Dr. Pedro Lowenstein and Dr. Maria G. Castro, who are currently conducting gene therapy research at the University of Manchester, will take over an entire floor of the medical center’s new research pavilion in July.

The pair, with an initial $10 million budget, will be charged with hiring dozens of new researchers to develop therapies that can be tested through clinical trials at the hospital.

Officials at the medical center hope the institute will become a breeding ground for new gene therapy technologies for treating a variety of diseases technologies that can be licensed out or that form the basis of start-up companies with the help of outside investors, said Dr. Shlomo Melmed, Cedars-Sinai senior vice president for academic affairs.

Gene therapy involves using portions of genes to treat patients with either hereditary or acquired diseases. Several competing methods of therapy exist.

“We are going to put a lot of money into faculty recruitment and enriching this program, so we have cutting-edge tools to be leaders in therapy, as we have been in the clinical area, rather than followers,” Melmed said. “And this will certainly enrich our technology transfer pipeline. That is a major reason we went ahead with this program.”

The hospital currently earns about $6 million in gross revenue annually from various patents and royalties, largely in software and blood-protection products, a figure that already has doubled over the past few years, he said.

Lowenstein and Castro are being brought in because of promising work they are doing using an inactivated aveno virus a cause of upper respiratory infections and colds in gene therapy.

In a telephone interview from his Manchester lab, Lowenstein said that he and his wife have chosen to come to Cedars-Sinai because they are ready to start clinical trials on experimental therapies and the hospital already has a well-established clinical trial program.

“We have been working on the basic science of gene therapy for the last eight or nine years, and we are very much interested in translating that basic science to clinical trials,” Lowenstein said. “The plan (Cedars) had in place was very, very good.”

The pair has developed therapies for Parkinson’s disease, brain tumors and cardiovascular disease that are awaiting testing. And facilitating such tests is an area of strength at the medical center, he said.

The gene therapy field is still in its infancy, so Cedars-Sinai still has plenty of time to get started with its own program, observers said. The hotbeds of gene therapy research and development are in Northern California and the San Diego area, but research is also being conducted at USC and UCLA.

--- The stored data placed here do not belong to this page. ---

`src/design/ctsc_pkg.sv`:
```
// ----------------------------------------------------------------------------
// ctsc_pkg: shared types and constants of the clock time setting controller
// Beat payloads, calendar field record, command and key codes, field limits.
// ----------------------------------------------------------------------------
package ctsc_pkg;

    // command codes
    localparam logic [1:0] CMD_TICK = 2'd0;
    localparam logic [1:0] CMD_KEY  = 2'd1;
    localparam logic [1:0] CMD_RTC  = 2'd2;
    localparam logic [1:0] CMD_NONE = 2'd3;

    // key codes
    localparam logic [2:0] KEY_MODE   = 3'd1;
    localparam logic [2:0] KEY_SELECT = 3'd2;
    localparam logic [2:0] KEY_UP     = 3'd3;
    localparam logic [2:0] KEY_DOWN   = 3'd4;

    // field select codes
    localparam logic [2:0] FLD_YEAR   = 3'd0;
    localparam logic [2:0] FLD_MONTH  = 3'd1;
    localparam logic [2:0] FLD_DAY    = 3'd2;
    localparam logic [2:0] FLD_HOUR   = 3'd3;
    localparam logic [2:0] FLD_MINUTE = 3'd4;
    localparam logic [2:0] FLD_SECOND = 3'd5;

    // field limits
    localparam logic [4:0] LEN_LONG  = 5'd31;
    localparam logic [4:0] LEN_SHORT = 5'd30;
    localparam logic [4:0] LEN_LEAP  = 5'd29;
    localparam logic [4:0] LEN_FEB   = 5'd28;
    localparam logic [4:0] LEN_NONE  = 5'd0;

    localparam logic [15:0] BLINK_RESET = 16'd500;

    typedef struct packed {
        logic [6:0] year;
        logic [3:0] month;
        logic [6:0] day;     // may climb past 31 while the month is invalid
        logic [4:0] hour;
        logic [5:0] minute;
        logic [5:0] second;
    } t_calendar;

    typedef struct packed {
        logic [1:0] cmd;
        logic [2:0] key_number;
        logic [6:0] rtc_year;
        logic [3:0] rtc_month;
        logic [4:0] rtc_day;
        logic [4:0] rtc_hour;
        logic [5:0] rtc_minute;
        logic [5:0] rtc_second;
    } t_in_item;

    typedef struct packed {
        logic       set_mode;
        logic [2:0] selected_field;
        logic       blink_on;
        logic       write_rtc;
        logic [6:0] out_year;
        logic [3:0] out_month;
        logic [4:0] out_day;
        logic [4:0] out_hour;
        logic [5:0] out_minute;
        logic [5:0] out_second;
    } t_out_item;

endpackage

```
`src/design/ctsc_if.sv`:
```
// ----------------------------------------------------------------------------
// ctsc_if: valid/ready channels of the clock time setting controller
// One interface for the input beat and one for the result beat.
// ----------------------------------------------------------------------------
interface ctsc_in_if import ctsc_pkg::*; ();
    logic     valid;
    logic     ready;
    t_in_item data;

    modport source (output valid, output data, input ready);
    modport sink   (input valid, input data, output ready);
endinterface

interface ctsc_out_if import ctsc_pkg::*; ();
    logic      valid;
    logic      ready;
    t_out_item data;

    modport source (output valid, output data, input ready);
    modport sink   (input valid, input data, output ready);
endinterface

```
`src/design/ctsc_field_step.sv`:
```
// ----------------------------------------------------------------------------
// ctsc_field_step: one up or down step of the selected calendar field
// Steps the selected field, then wraps the fields at their limits; the day saturates while the month is invalid.
// ----------------------------------------------------------------------------
module ctsc_field_step import ctsc_pkg::*; (
    input  t_calendar  i_cal,
    input  logic [2:0] i_sel,
    input  logic       i_down,
    output t_calendar  o_cal
);

    function automatic logic [4:0] month_length(input logic [3:0] month, input logic leap);
        logic [4:0] len;
        case (month)
            4'd1, 4'd3, 4'd5, 4'd7, 4'd8, 4'd10, 4'd12: len = LEN_LONG;
            4'd4, 4'd6, 4'd9, 4'd11:                    len = LEN_SHORT;
            4'd2:                                       len = leap ? LEN_LEAP : LEN_FEB;
            default:                                    len = LEN_NONE;
        endcase
        return len;
    endfunction

    logic signed [8:0] w_step;
    logic signed [8:0] w_year;
    logic signed [8:0] w_month;
    logic signed [8:0] w_day;
    logic signed [8:0] w_hour;
    logic signed [8:0] w_minute;
    logic signed [8:0] w_second;
    logic signed [8:0] w_len_s;
    logic        [4:0] w_len;

    always_comb begin
        w_step = i_down ? -9'sd1 : 9'sd1;

        w_year   = $signed({2'b00, i_cal.year})   + ((i_sel == FLD_YEAR)   ? w_step : 9'sd0);
        w_month  = $signed({5'b0, i_cal.month})   + ((i_sel == FLD_MONTH)  ? w_step : 9'sd0);
        w_day    = $signed({2'b00, i_cal.day})    + ((i_sel == FLD_DAY)    ? w_step : 9'sd0);
        w_hour   = $signed({4'b0, i_cal.hour})    + ((i_sel == FLD_HOUR)   ? w_step : 9'sd0);
        w_minute = $signed({3'b0, i_cal.minute})  + ((i_sel == FLD_MINUTE) ? w_step : 9'sd0);
        w_second = $signed({3'b0, i_cal.second})  + ((i_sel == FLD_SECOND) ? w_step : 9'sd0);

        if (w_year > 9'sd99) w_year = 9'sd0;
        if (w_year < 9'sd0)  w_year = 9'sd99;

        if (w_month > 9'sd12)           w_month = 9'sd1;
        if (i_down && w_month < 9'sd1)  w_month = 9'sd12;

        // leap year check uses the year after its own wrap
        w_len   = month_length(w_month[3:0], w_year[1:0] == 2'b00);
        w_len_s = $signed({4'b0, w_len});

        if (w_len != LEN_NONE) begin
            if (i_down && w_day < 9'sd1) w_day = w_len_s;
            if (w_day > w_len_s)         w_day = 9'sd1;
        end else begin
            // no valid month: saturate only
            if (w_day < 9'sd0)   w_day = 9'sd0;
            if (w_day > 9'sd127) w_day = 9'sd127;
        end

        if (w_hour > 9'sd23)   w_hour = 9'sd0;
        if (w_hour < 9'sd0)    w_hour = 9'sd23;
        if (w_minute > 9'sd59) w_minute = 9'sd0;
        if (w_minute < 9'sd0)  w_minute = 9'sd59;
        if (w_second > 9'sd59) w_second = 9'sd0;
        if (w_second < 9'sd0)  w_second = 9'sd59;

        o_cal.year   = w_year[6:0];
        o_cal.month  = w_month[3:0];
        o_cal.day    = w_day[6:0];
        o_cal.hour   = w_hour[4:0];
        o_cal.minute = w_minute[5:0];
        o_cal.second = w_second[5:0];
    end

endmodule

```
`src/design/clock_time_setting_controller.sv`:
```
// ----------------------------------------------------------------------------
// clock_time_setting_controller: key-driven time setting for a calendar clock
// Path: an accepted beat passes the input register, then the result register.
// Throughput: one beat per cycle while the result channel is not stalled, set by the single next-state stage.
// Reset: sync active low; show mode, year 0, month 1, day 1, rest 0, blink 500.
// ----------------------------------------------------------------------------
module clock_time_setting_controller import ctsc_pkg::*; (
    input  logic        i_clk,
    input  logic        i_rst_n,
    input  logic        i_cfg_we,
    input  logic [15:0] i_cfg_wdata,
    ctsc_in_if.sink     i_in,
    ctsc_out_if.source  o_out
);

    // Two register stages: an input register holding the accepted beat and a
    // result register. The controller state sits beside the result register
    // and moves with it, so a beat waiting in the input register always sees
    // the state left by the beat ahead of it.

    // input stage
    logic       r_in_valid;
    t_in_item   r_in;

    // result stage
    logic       r_out_valid;
    t_out_item  r_out;

    // controller state
    logic        r_mode;
    logic [2:0]  r_sel;
    logic        r_blink;
    logic [15:0] r_tick;
    t_calendar   r_cal;
    logic [15:0] r_blink_half;

    logic        n_mode;
    logic [2:0]  n_sel;
    logic        n_blink;
    logic [15:0] n_tick;
    t_calendar   n_cal;
    t_out_item   n_out;

    logic        w_advance;
    logic [15:0] w_tick_inc;
    t_calendar   w_stepped;

    // advance when the result stage is empty or being drained this cycle
    assign w_advance  = r_in_valid && (!r_out_valid || o_out.ready);
    assign i_in.ready = !r_in_valid || w_advance;

    assign o_out.valid = r_out_valid;
    assign o_out.data  = r_out;

    // one shared step unit; direction comes from the key
    ctsc_field_step u_step (
        .i_cal  (r_cal),
        .i_sel  (r_sel),
        .i_down (r_in.key_number == KEY_DOWN),
        .o_cal  (w_stepped)
    );

    assign w_tick_inc = r_tick + 16'd1;

    // next state of the controller for the beat in the input register
    always_comb begin
        n_mode  = r_mode;
        n_sel   = r_sel;
        n_blink = r_blink;
        n_tick  = r_tick;
        n_cal   = r_cal;
        n_out.write_rtc = 1'b0;

        case (r_in.cmd)
            CMD_TICK: begin
                // clear and toggle once the half period is reached
                if (w_tick_inc >= r_blink_half) begin
                    n_tick  = 16'd0;
                    n_blink = !r_blink;
                end else begin
                    n_tick = w_tick_inc;
                end
            end
            CMD_KEY: begin
                if (r_in.key_number == KEY_MODE) begin
                    if (!r_mode) begin
                        n_mode = 1'b1;
                        n_sel  = FLD_YEAR;
                    end else begin
                        // leaving set mode: pulse the write request
                        n_mode          = 1'b0;
                        n_out.write_rtc = 1'b1;
                    end
                end else if (r_mode) begin
                    case (r_in.key_number)
                        KEY_SELECT: n_sel = (r_sel == FLD_SECOND) ? FLD_YEAR : r_sel + 3'd1;
                        KEY_UP:     n_cal = w_stepped;
                        KEY_DOWN:   n_cal = w_stepped;
                        default:    ;
                    endcase
                end
            end
            CMD_RTC: begin
                // readings load the fields in show mode only
                if (!r_mode) begin
                    n_cal.year   = r_in.rtc_year;
                    n_cal.month  = r_in.rtc_month;
                    n_cal.day    = {2'b00, r_in.rtc_day};
                    n_cal.hour   = r_in.rtc_hour;
                    n_cal.minute = r_in.rtc_minute;
                    n_cal.second = r_in.rtc_second;
                end
            end
            CMD_NONE: ;
            default:  ;
        endcase

        // result shows the state after the beat
        n_out.set_mode       = n_mode;
        n_out.selected_field = n_sel;
        n_out.blink_on       = n_blink;
        n_out.out_year       = n_cal.year;
        n_out.out_month      = n_cal.month;
        n_out.out_day        = n_cal.day[4:0];
        n_out.out_hour       = n_cal.hour;
        n_out.out_minute     = n_cal.minute;
        n_out.out_second     = n_cal.second;
    end

    // input register: take a beat whenever ready
    always_ff @(posedge i_clk) begin
        if (!i_rst_n) begin
            r_in_valid <= 1'b0;
        end else if (i_in.ready) begin
            r_in_valid <= i_in.valid;
        end
    end

    always_ff @(posedge i_clk) begin
        if (i_in.valid && i_in.ready) begin
            r_in <= i_in.data;
        end
    end

    // result register: hold while stalled, drop valid once taken
    always_ff @(posedge i_clk) begin
        if (!i_rst_n) begin
            r_out_valid <= 1'b0;
        end else if (w_advance) begin
            r_out_valid <= 1'b1;
        end else if (o_out.ready) begin
            r_out_valid <= 1'b0;
        end
    end

    always_ff @(posedge i_clk) begin
        if (w_advance) begin
            r_out <= n_out;
        end
    end

    // controller state: advance with the result stage
    always_ff @(posedge i_clk) begin
        if (!i_rst_n) begin
            r_mode       <= 1'b0;
            r_sel        <= FLD_YEAR;
            r_blink      <= 1'b0;
            r_tick       <= 16'd0;
            r_cal.year   <= 7'd0;
            r_cal.month  <= 4'd1;
            r_cal.day    <= 7'd1;
            r_cal.hour   <= 5'd0;
            r_cal.minute <= 6'd0;
            r_cal.second <= 6'd0;
        end else if (w_advance) begin
            r_mode  <= n_mode;
            r_sel   <= n_sel;
            r_blink <= n_blink;
            r_tick  <= n_tick;
            r_cal   <= n_cal;
        end
    end

    // blink half period register
    always_ff @(posedge i_clk) begin
        if (!i_rst_n) begin
            r_blink_half <= BLINK_RESET;
        end else if (i_cfg_we) begin
            r_blink_half <= i_cfg_wdata;
        end
    end

`ifndef ASSERT_OFF
    // a write request only comes with the return to show mode
    a_write_in_show: assert property (@(posedge i_clk) disable iff (!i_rst_n)
        (r_out_valid && r_out.write_rtc) |-> !r_out.set_mode)
        else $error("write_rtc raised while still in set mode");

    // the selection never leaves the six fields
    a_sel_range: assert property (@(posedge i_clk) disable iff (!i_rst_n)
        r_sel <= FLD_SECOND)
        else $error("field select out of range");

    // calendar state only moves when a beat advances
    a_cal_hold: assert property (@(posedge i_clk) disable iff (!i_rst_n)
        !w_advance |=> $stable(r_cal))
        else $error("calendar changed without an advancing beat");

    // input stalls only behind a full, stalled pipeline
    a_stall_cause: assert property (@(posedge i_clk) disable iff (!i_rst_n)
        !i_in.ready |-> (r_in_valid && r_out_valid && !o_out.ready))
        else $error("input stalled without a full pipeline");
`endif

endmodule

```
`src/flat_wrapper.sv`:
```
// flat-port wrapper written by rule: the top's interface ports become plain ports
module clock_time_setting_controller_flat import ctsc_pkg::*;
  (i_clk, i_rst_n, i_cfg_we, i_cfg_wdata, i_in_valid, i_in_data, i_in_ready, o_out_valid, o_out_data, o_out_ready);
  ctsc_in_if i_in_i ();
  ctsc_out_if o_out_i ();
  input  logic i_clk;
  input  logic i_rst_n;
  input  logic i_cfg_we;
  input  logic [15:0] i_cfg_wdata;
  input wire logic [$bits(i_in_i.valid)-1:0] i_in_valid;
  input wire logic [$bits(i_in_i.data)-1:0] i_in_data;
  output wire logic [$bits(i_in_i.ready)-1:0] i_in_ready;
  output wire logic [$bits(o_out_i.valid)-1:0] o_out_valid;
  output wire logic [$bits(o_out_i.data)-1:0] o_out_data;
  input wire logic [$bits(o_out_i.ready)-1:0] o_out_ready;
  assign i_in_i.valid = i_in_valid;
  assign i_in_i.data = i_in_data;
  assign i_in_ready = i_in_i.ready;
  assign o_out_valid = o_out_i.valid;
  assign o_out_data = o_out_i.data;
  assign o_out_i.ready = o_out_ready;
  clock_time_setting_controller u_core (.i_clk(i_clk), .i_rst_n(i_rst_n), .i_cfg_we(i_cfg_we), .i_cfg_wdata(i_cfg_wdata), .i_in(i_in_i), .o_out(o_out_i));
endmodule
```
`config.mk`:
```
export PLATFORM = sky130hd
export DESIGN_NAME = clock_time_setting_controller_flat
export DESIGN_NICKNAME = d
export VERILOG_FILES = /design/src/design/ctsc_pkg.sv /design/src/design/ctsc_if.sv /design/src/design/ctsc_field_step.sv /design/src/design/clock_time_setting_controller.sv /design/src/flat_wrapper.sv
export SDC_FILE = /design/constraint.sdc
export NUM_CORES = 1
export LEC_CHECK = 0
export BUFFER_PORTS_ARGS = -buffer_cell sky130_fd_sc_hd__buf_2
export CORE_AREA = 8 8 139 141
export CTS_BUF_LIST = sky130_fd_sc_hd__clkbuf_8
export DETAILED_ROUTE_END_ITERATION = 16
export DIE_AREA = 0 0 147 149
export PLACE_DENSITY = 0.8
export REMOVE_ABC_BUFFERS = 1
export SYNTH_ARGS = -nofsm -noshare
export SYNTH_HDL_FRONTEND = slang
export SYNTH_SLANG_ARGS = --single-unit
```
`constraint.sdc`:
```
create_clock -name i_clk -period 6.5 [get_ports i_clk]
set_input_delay 0.325 -clock i_clk [delete_from_list [all_inputs] [get_ports i_clk]]
set_output_delay 0.325 -clock i_clk [all_outputs]
set_load 0.01 [all_outputs]
```
-- Word-level counts from Yosys, hierarchy flattened
Cells that the tools add are included.
- bits of input ports: 59
- bits in registers: 151
- reductions and logical operators: 21
- magnitude comparators: 15
- multiplexer cells: 46
- add/subtract/negate cells: 8
- equality and inequality tests: 27
- operator list (cell ; number):
    9-bit 2-to-1 mux ; 16
    35-bit 2-to-1 mux ; 4
    35-bit case mux with 2 select lines ; 1
    9-bit by 1-bit < comparator with 1-bit output (second input constant) ; 5
    7-bit 2-to-1 mux ; 4
    4-bit equality test (second input constant) ; 5
    7-bit by 9-bit adder with 9-bit output ; 2
    8-bit by 9-bit adder with 9-bit output ; 2
    9-bit by 7-bit > comparator with 1-bit output (second input constant) ; 2
    9-bit by 8-bit > comparator with 1-bit output (second input constant) ; 2
    9-bit by 2-bit < comparator with 1-bit output (second input constant) ; 2
    3-bit 2-to-1 mux ; 6
    16-bit by 1-bit adder with 16-bit output (second input constant) ; 1
    4-bit by 3-bit equality test with 1-bit output (second input constant) ; 4
    16-bit greater-or-equal comparator ; 1
    16-bit 2-to-1 mux ; 1
    5-bit case mux with 3 select lines ; 1
    3-bit by 2-bit equality test with 1-bit output (second input constant) ; 4
    6-bit 2-to-1 mux ; 2
    5-bit by 9-bit adder with 9-bit output ; 1
    6-bit by 9-bit adder with 9-bit output ; 1
    3-bit equality test (second input constant) ; 3
    9-bit by 5-bit > comparator with 1-bit output (second input constant) ; 1
    9-bit by 6-bit > comparator with 1-bit output ; 1
    other kinds (24) ; 45

-- Depth between registers and ports, before layout
Gate-level depths: netlist (run 1).
- depth in word-level cells: 21
- gate-level depth with buffers: 30

-- Hierarchy
A second synthesis (run 1) with hierarchy kept.
- cell total of the unflattened synthesis: 953
- area total of the unflattened synthesis: 9339.0 um2
- by module, submodules not included (module ; sequential area each (um2) ; cells each ; area each (um2) ; instances):
    clock_time_setting_controller ; 3793.6 ; 586 ; 6592.6 ; 1
    ctsc_field_step ; 0.0 ; 367 ; 2746.4 ; 1

-- Least setup slack after synthesis (run 1)
OpenSTA, ideal clock, no wires.
- path kind: register to register
- start point: reg u_core.r_in[34] in the netlist's numbering
- end point: reg u_core.r_out (netlist bit u_core.o_out.data[19]), data pin
- clock period less this slack: 5.060 ns
- arrival: 4.902 ns
- buffers on the path: 1
- setup time: 0.158 ns
- setup slack: 1.440 ns
- required time: 6.342 ns
- cell stages (with the launch flop): 28
- path through: edfxtp_1 > nor3b_2 > clkbuf_1 > nand2_1 > xnor2_1 > ha_1 > nor3_1 > nor2_1 > o21ai_0 > ha_1 > inv_1 > o21ai_0 > nand2_1 > o211ai_1 > a311o_1 > a31oi_1 > o21ai_1 > ha_1 > nor2b_1 > o21a_1 > o21a_1 > o21a_1 > o211ai_1 > a22o_1 > nor2b_2 > a21o_1 > nand2_1 > o211ai_1
- RTL lines (what ; line ; source):
    start, declared ; clock_time_setting_controller.sv:23 ; t_in_item r_in;
    start signal, assigned ; clock_time_setting_controller.sv:141 ; r_in <= i_in.data;
    end signal, assigned ; clock_time_setting_controller.sv:158 ; r_out <= n_out;
    end, declared ; clock_time_setting_controller.sv:27 ; t_out_item r_out;

-- Worst setup path after layout (run 1)
- start point: reg u_core.r_sel[0]
- end point: reg u_core.r_cal[19] in the netlist's numbering
- cells in the longest elaborated chain, start to end: 20
- elaborated cells on any way between the ends: 52
- those cells by class: add/sub (3); order compare (8); eq/ne (14); mux (20); reduce/logical (7)
- RTL lines (what ; line ; source):
    start, declared ; clock_time_setting_controller.sv:31 ; logic [2:0] r_sel;
    start signal, assigned ; clock_time_setting_controller.sv:177 ; r_sel <= n_sel;
    3-bit by 1-bit equality test with 1-bit output ; ctsc_field_step.sv:37 ; w_month = $signed({5'b0, i_cal.month}) + ((i_sel == FLD_MONTH) ? w_step : 9'sd0);
    9-bit 2-to-1 mux ; ctsc_field_step.sv:37 ;
    5-bit by 9-bit adder with 9-bit output ; ctsc_field_step.sv:37 ;
    9-bit by 5-bit > comparator with 1-bit output ; ctsc_field_step.sv:46 ; if (w_month > 9'sd12) w_month = 9'sd1;
    9-bit 2-to-1 mux ; ctsc_field_step.sv:46 ;
    9-bit by 2-bit < comparator with 1-bit output ; ctsc_field_step.sv:47 ; if (i_down && w_month < 9'sd1) w_month = 9'sd12;
    1-bit logical AND ; ctsc_field_step.sv:47 ;
    4-bit 2-to-1 mux ; ctsc_field_step.sv:47 ;
    [4 not listed] ; - ;
    9-bit 2-to-1 mux ; ctsc_field_step.sv:53 ; if (w_len != LEN_NONE) begin
    9-bit by 6-bit > comparator with 1-bit output ; ctsc_field_step.sv:55 ; if (w_day > w_len_s) w_day = 9'sd1;
    7-bit 2-to-1 mux ; ctsc_field_step.sv:55 ;
    7-bit 2-to-1 mux (*) ; ctsc_field_step.sv:53 ;
    35-bit 2-to-1 mux (*) ; clock_time_setting_controller.sv:95 ; case (r_in.key_number)
    35-bit 2-to-1 mux (*) ; clock_time_setting_controller.sv:94 ; end else if (r_mode) begin
    35-bit 2-to-1 mux (*) ; clock_time_setting_controller.sv:85 ; if (r_in.key_number == KEY_MODE) begin
    35-bit case mux with 2 select lines (*) ; clock_time_setting_controller.sv:74 ; case (r_in.cmd)
    end signal, assigned ; clock_time_setting_controller.sv:180 ; r_cal <= n_cal;
    end, declared ; clock_time_setting_controller.sv:34 ; t_calendar r_cal;
Every way passes the cells marked *; elsewhere a longest branch is shown, timed or not. The select of a mux whose other input is x is not followed.
A chain may end at the register's enable or synchronous reset.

“This is an area that historically they (Cedars-Sinai) don’t have too much presence in, so the center would let them establish a foothold,” said Ahmed Enany, executive director of the Southern California Biomedical Council, a trade association that promotes and supports biomedical and biotechnological research, development and manufacturing.

Dr. Larry Couture, vice president for technology development and transfer at the City of Hope in Duarte, said the new Cedars-Sinai facility would be a welcome addition to the region.

“(Lowenstein) has had some important contributions to the field. He is an important player. His contributions to genetic therapy will be significant,” Couture said.

City of Hope just opened its own $12 million Center for Biomedicine and Genetics, and Couture said he sees opportunities for the two institutions to work together.